Where in the entries below does "found" appear? Copy every line that has it.

(Data records)

********

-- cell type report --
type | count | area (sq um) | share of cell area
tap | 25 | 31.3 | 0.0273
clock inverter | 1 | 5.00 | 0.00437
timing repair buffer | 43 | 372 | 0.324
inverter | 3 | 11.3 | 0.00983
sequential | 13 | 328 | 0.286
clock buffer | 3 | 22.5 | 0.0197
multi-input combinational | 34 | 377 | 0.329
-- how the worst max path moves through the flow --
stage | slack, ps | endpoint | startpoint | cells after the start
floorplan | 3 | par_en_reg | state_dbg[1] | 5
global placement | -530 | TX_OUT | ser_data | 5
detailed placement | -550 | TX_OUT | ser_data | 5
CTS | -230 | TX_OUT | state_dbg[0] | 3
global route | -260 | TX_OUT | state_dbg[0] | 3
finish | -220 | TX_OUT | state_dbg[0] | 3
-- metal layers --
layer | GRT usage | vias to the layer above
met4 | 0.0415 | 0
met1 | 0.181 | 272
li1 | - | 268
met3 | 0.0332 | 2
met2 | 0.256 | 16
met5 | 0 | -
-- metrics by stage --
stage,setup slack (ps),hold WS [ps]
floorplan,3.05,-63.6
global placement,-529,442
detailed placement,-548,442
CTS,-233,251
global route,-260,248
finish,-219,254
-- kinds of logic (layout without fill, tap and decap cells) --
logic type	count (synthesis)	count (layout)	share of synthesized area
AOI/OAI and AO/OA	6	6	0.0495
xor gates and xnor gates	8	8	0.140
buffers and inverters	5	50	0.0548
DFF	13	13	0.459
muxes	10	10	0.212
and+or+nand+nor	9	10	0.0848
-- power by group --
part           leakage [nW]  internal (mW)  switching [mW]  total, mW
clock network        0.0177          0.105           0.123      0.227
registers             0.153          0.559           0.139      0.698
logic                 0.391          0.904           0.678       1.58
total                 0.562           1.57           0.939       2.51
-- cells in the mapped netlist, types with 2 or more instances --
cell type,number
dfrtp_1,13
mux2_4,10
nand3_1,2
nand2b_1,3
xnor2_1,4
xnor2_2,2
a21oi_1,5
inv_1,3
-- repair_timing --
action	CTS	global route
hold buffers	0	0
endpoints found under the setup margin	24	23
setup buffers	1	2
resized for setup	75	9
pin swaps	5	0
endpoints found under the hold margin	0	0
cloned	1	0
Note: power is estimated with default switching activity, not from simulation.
## config.mk

```make
export PLATFORM = sky130hd
export DESIGN_NAME = als_param_flat
export DESIGN_NICKNAME = d
export VERILOG_FILES = /design/src/rtl/als_param_if.sv /design/src/rtl/als_param.sv /design/src/flat_wrapper.sv
export SDC_FILE = /design/constraint.sdc
export NUM_CORES = 1
export LEC_CHECK = 0
export ABC_AREA = 1
export CAP_MARGIN = 20
export CORE_ASPECT_RATIO = 1.5
export CORE_UTILIZATION = 61
export CTS_BUF_LIST = sky130_fd_sc_hd__clkbuf_2 sky130_fd_sc_hd__clkbuf_4 sky130_fd_sc_hd__clkbuf_8
export CTS_CLUSTER_DIAMETER = 200
export DETAILED_ROUTE_END_ITERATION = 8
export PLACE_DENSITY = 0.86
export SLEW_MARGIN = 15
export SYNTH_ARGS = -nofsm -noshare
export SYNTH_HDL_FRONTEND = slang
export SYNTH_SLANG_ARGS = --single-unit
```

## constraint.sdc

```tcl
create_clock -name Clk -period 3.4 [get_ports Clk]
set_clock_uncertainty 0.1 [all_clocks]
set_input_delay 0.68 -clock Clk [delete_from_list [all_inputs] [get_ports Clk]]
set_output_delay 0.68 -clock Clk [all_outputs]
set_load 0.02 [all_outputs]
```

## src/rtl/als_param_if.sv

```systemverilog
// Handshake and operand/result bundle for the als_param ALU/shift unit.
// The control side drives start and operands; the unit returns busy/done, result and status flags.
interface als_param_if #(parameter int WIDTH = 32);
   localparam int SHW = $clog2(WIDTH);

   logic             start;
   logic             operation;
   logic [2:0]       alu_sel;
   logic [2:0]       funct;
   logic [WIDTH-1:0] oper_a;
   logic [WIDTH-1:0] oper_b;
   logic [SHW-1:0]   shamt;
   logic             busy;
   logic             done;
   logic [WIDTH-1:0] result;
   logic             overflow;
   logic             negative;
   logic             zero;
   logic             equal;
   logic             greater;
   logic             lesser;

   modport master (
      output start, operation, alu_sel, funct, oper_a, oper_b, shamt,
      input  busy, done, result, overflow, negative, zero, equal, greater, lesser
   );

   modport slave (
      input  start, operation, alu_sel, funct, oper_a, oper_b, shamt,
      output busy, done, result, overflow, negative, zero, equal, greater, lesser
   );
endinterface

```

## src/rtl/als_param.sv

```systemverilog
// Execute-stage ALU plus iterative shifter/rotator sharing one start/busy/done handshake.
// ALU ops complete in one cycle; shifts move up to STEP bit positions per cycle.
module als_param #(
   parameter  int WIDTH = 32,
   parameter  int STEP  = 1,
   localparam int SHW   = $clog2(WIDTH)
) (
   input logic        Clk,
   input logic        reset,
   als_param_if.slave bus
);

   typedef enum logic {IDLE, SHIFT} stateT;

   localparam logic [SHW:0] STEPW = (SHW + 1)'(STEP);

   stateT            state, nextState;
   logic [WIDTH-1:0] shreg, nextShreg;
   logic [SHW-1:0]   count, nextCount;
   logic [2:0]       fn, nextFn;
   logic [WIDTH-1:0] res, nextRes;
   logic [5:0]       flags, nextFlags;
   logic             doneReg, nextDone;

   logic [WIDTH-1:0]   aluRes;
   logic               aluOvf;
   logic               cmpEq, cmpGt, cmpLt;
   logic [SHW-1:0]     k;
   logic [WIDTH-1:0]   stepped;
   logic [2*WIDTH-1:0] dbl, rorW, rolW;

   // Flag vector layout: {overflow, negative, zero, equal, greater, lesser}
   function automatic logic [5:0] shiftFlags(input logic [WIDTH-1:0] r);
      return {1'b0, r[WIDTH-1], (r == '0), 3'b000};
   endfunction

   // Hold and the two reserved codes pass oper_a through without iterating
   function automatic logic isHold(input logic [2:0] f);
      return (f == 3'b000) || (f[2:1] == 2'b11);
   endfunction

   always_comb begin
      aluRes = bus.oper_a;
      aluOvf = 1'b0;
      case (bus.alu_sel)
         3'b000: aluRes = bus.oper_a;
         3'b001: begin
            aluRes = bus.oper_a + bus.oper_b;
            aluOvf = (bus.oper_a[WIDTH-1] == bus.oper_b[WIDTH-1]) &&
                     (aluRes[WIDTH-1] != bus.oper_a[WIDTH-1]);
         end
         3'b010: begin
            aluRes = bus.oper_a - bus.oper_b;
            aluOvf = (bus.oper_a[WIDTH-1] != bus.oper_b[WIDTH-1]) &&
                     (aluRes[WIDTH-1] != bus.oper_a[WIDTH-1]);
         end
         3'b011: aluRes = bus.oper_a & bus.oper_b;
         3'b100: begin
            aluRes = bus.oper_a + WIDTH'(1);
            aluOvf = ~bus.oper_a[WIDTH-1] & aluRes[WIDTH-1];
         end
         3'b101: aluRes = ~bus.oper_a;
         3'b110: aluRes = bus.oper_a ^ bus.oper_b;
         3'b111: aluRes = bus.oper_a | bus.oper_b;
      endcase
      cmpEq = (bus.oper_a == bus.oper_b);
      cmpGt = ($signed(bus.oper_a) > $signed(bus.oper_b));
      cmpLt = !cmpEq && !cmpGt;
   end

   // One shifter iteration; rotates use a doubled copy so the wrap falls out naturally
   always_comb begin
      k       = ({1'b0, count} < STEPW) ? count : STEPW[SHW-1:0];
      dbl     = {shreg, shreg};
      rorW    = dbl >> k;
      rolW    = dbl << k;
      stepped = shreg;
      case (fn)
         3'b001:  stepped = shreg << k;
         3'b010:  stepped = shreg >> k;
         3'b011:  stepped = $signed(shreg) >>> k;
         3'b100:  stepped = rorW[WIDTH-1:0];
         3'b101:  stepped = rolW[2*WIDTH-1:WIDTH];
         default: stepped = shreg;
      endcase
   end

   always_comb begin
      nextState = state;
      nextShreg = shreg;
      nextCount = count;
      nextFn    = fn;
      nextRes   = res;
      nextFlags = flags;
      nextDone  = 1'b0;
      case (state)
         IDLE: begin
            if (bus.start) begin
               if (!bus.operation) begin
                  nextRes   = aluRes;
                  nextFlags = {aluOvf, aluRes[WIDTH-1], (aluRes == '0), cmpEq, cmpGt, cmpLt};
                  nextDone  = 1'b1;
               end else begin
                  nextShreg = bus.oper_a;
                  nextCount = bus.shamt;
                  nextFn    = bus.funct;
                  if ((bus.shamt == '0) || isHold(bus.funct)) begin
                     nextCount = '0;
                     nextRes   = bus.oper_a;
                     nextFlags = shiftFlags(bus.oper_a);
                     nextDone  = 1'b1;
                  end else begin
                     nextState = SHIFT;
                  end
               end
            end
         end
         SHIFT: begin
            nextShreg = stepped;
            nextCount = count - k;
            if (count == k) begin
               nextRes   = stepped;
               nextFlags = shiftFlags(stepped);
               nextDone  = 1'b1;
               nextState = IDLE;
            end
         end
         default: nextState = IDLE;
      endcase
   end

   always_ff @(posedge Clk) begin
      if (!reset) begin
         state   <= IDLE;
         shreg   <= '0;
         count   <= '0;
         fn      <= '0;
         res     <= '0;
         flags   <= '0;
         doneReg <= 1'b0;
      end else begin
         state   <= nextState;
         shreg   <= nextShreg;
         count   <= nextCount;
         fn      <= nextFn;
         res     <= nextRes;
         flags   <= nextFlags;
         doneReg <= nextDone;
      end
   end

   assign bus.busy     = (state == SHIFT);
   assign bus.done     = doneReg;
   assign bus.result   = res;
   assign bus.overflow = flags[5];
   assign bus.negative = flags[4];
   assign bus.zero     = flags[3];
   assign bus.equal    = flags[2];
   assign bus.greater  = flags[1];
   assign bus.lesser   = flags[0];

endmodule

```

## src/flat_wrapper.sv

```systemverilog
// flat-port wrapper written by rule: the top's interface ports become plain ports
module als_param_flat 
#(
   parameter  int WIDTH = 32,
   parameter  int STEP  = 1,
   localparam int SHW   = $clog2(WIDTH)
)
  (Clk, reset, bus_start, bus_operation, bus_alu_sel, bus_funct, bus_oper_a, bus_oper_b, bus_shamt, bus_busy, bus_done, bus_result, bus_overflow, bus_negative, bus_zero, bus_equal, bus_greater, bus_lesser);
  als_param_if #(.WIDTH(WIDTH)) bus_i ();
  input logic Clk;
  input logic reset;
  input wire logic [$bits(bus_i.start)-1:0] bus_start;
  input wire logic [$bits(bus_i.operation)-1:0] bus_operation;
  input wire logic [$bits(bus_i.alu_sel)-1:0] bus_alu_sel;
  input wire logic [$bits(bus_i.funct)-1:0] bus_funct;
  input wire logic [$bits(bus_i.oper_a)-1:0] bus_oper_a;
  input wire logic [$bits(bus_i.oper_b)-1:0] bus_oper_b;
  input wire logic [$bits(bus_i.shamt)-1:0] bus_shamt;
  output wire logic [$bits(bus_i.busy)-1:0] bus_busy;
  output wire logic [$bits(bus_i.done)-1:0] bus_done;
  output wire logic [$bits(bus_i.result)-1:0] bus_result;
  output wire logic [$bits(bus_i.overflow)-1:0] bus_overflow;
  output wire logic [$bits(bus_i.negative)-1:0] bus_negative;
  output wire logic [$bits(bus_i.zero)-1:0] bus_zero;
  output wire logic [$bits(bus_i.equal)-1:0] bus_equal;
  output wire logic [$bits(bus_i.greater)-1:0] bus_greater;
  output wire logic [$bits(bus_i.lesser)-1:0] bus_lesser;
  assign bus_i.start = bus_start;
  assign bus_i.operation = bus_operation;
  assign bus_i.alu_sel = bus_alu_sel;
  assign bus_i.funct = bus_funct;
  assign bus_i.oper_a = bus_oper_a;
  assign bus_i.oper_b = bus_oper_b;
  assign bus_i.shamt = bus_shamt;
  assign bus_busy = bus_i.busy;
  assign bus_done = bus_i.done;
  assign bus_result = bus_i.result;
  assign bus_overflow = bus_i.overflow;
  assign bus_negative = bus_i.negative;
  assign bus_zero = bus_i.zero;
  assign bus_equal = bus_i.equal;
  assign bus_greater = bus_i.greater;
  assign bus_lesser = bus_i.lesser;
  als_param #(.WIDTH(WIDTH), .STEP(STEP)) u_core (.Clk(Clk), .reset(reset), .bus(bus_i));
endmodule
```

==> reports/qor.txt, run 1 <==
outcome -> stopped before the end
failing step -> 5_1_grt
Stop Error -> [ERROR GRT-0116] Global routing finished with congestion. Check the congestion regions in the DRC Viewer.
Yosys reg bits -> 79
first-pass GRT wire length -> 104.5 mm
Synth warnings -> 0
Synth Area per Inst -> 5.266 um^2
post-CTS setup buffers -> 0
most frequent cell after synthesis -> nand2_1
All-Layer GR Usage -> 61.71%
die width -> 121.2 um
largest net degree at the start of global routing -> 43
Starting Density -> 61.99%
htree depth -> 3
Distinct cells, synth -> 49
top cells by area, synth -> nand2_1 (23%), dfxtp_1 (12%), inv_1 (11%)
post-synthesis sequential area ratio -> 12.16%
chip height -> 180.8 um
Synth Flop Type -> dfxtp_1
gpl congestion -> 1.223
num rows -> 65
post-synth top area share -> 23.32%
syn nets -> 2656
area leader, netlist -> nand2_1
asr flop ratio synth -> 0%
Post-synth EDFFs -> 0
# hold bufs at CTS -> 0
global route overflow -> 3
HPWL Detailed -> 48.58 mm
TritonCTS Sinks -> 79
vias in the first global route -> 20340
CTS root buf -> clkbuf_8
commonest cells in the netlist -> nand2_1 (808), inv_1 (367), nand3_1 (250)
TritonCTS buffer count -> 9
Cells after Synth -> 2470
I/O pin count -> 119
Post-Syn Area -> 13010 um^2
Area after DPL -> 16940 um^2
CTS max path bufs -> 2
Buffers on Ports -> 118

********

Completed task:
endpoints found under the setup margin	24	23
endpoints found under the hold margin	0	0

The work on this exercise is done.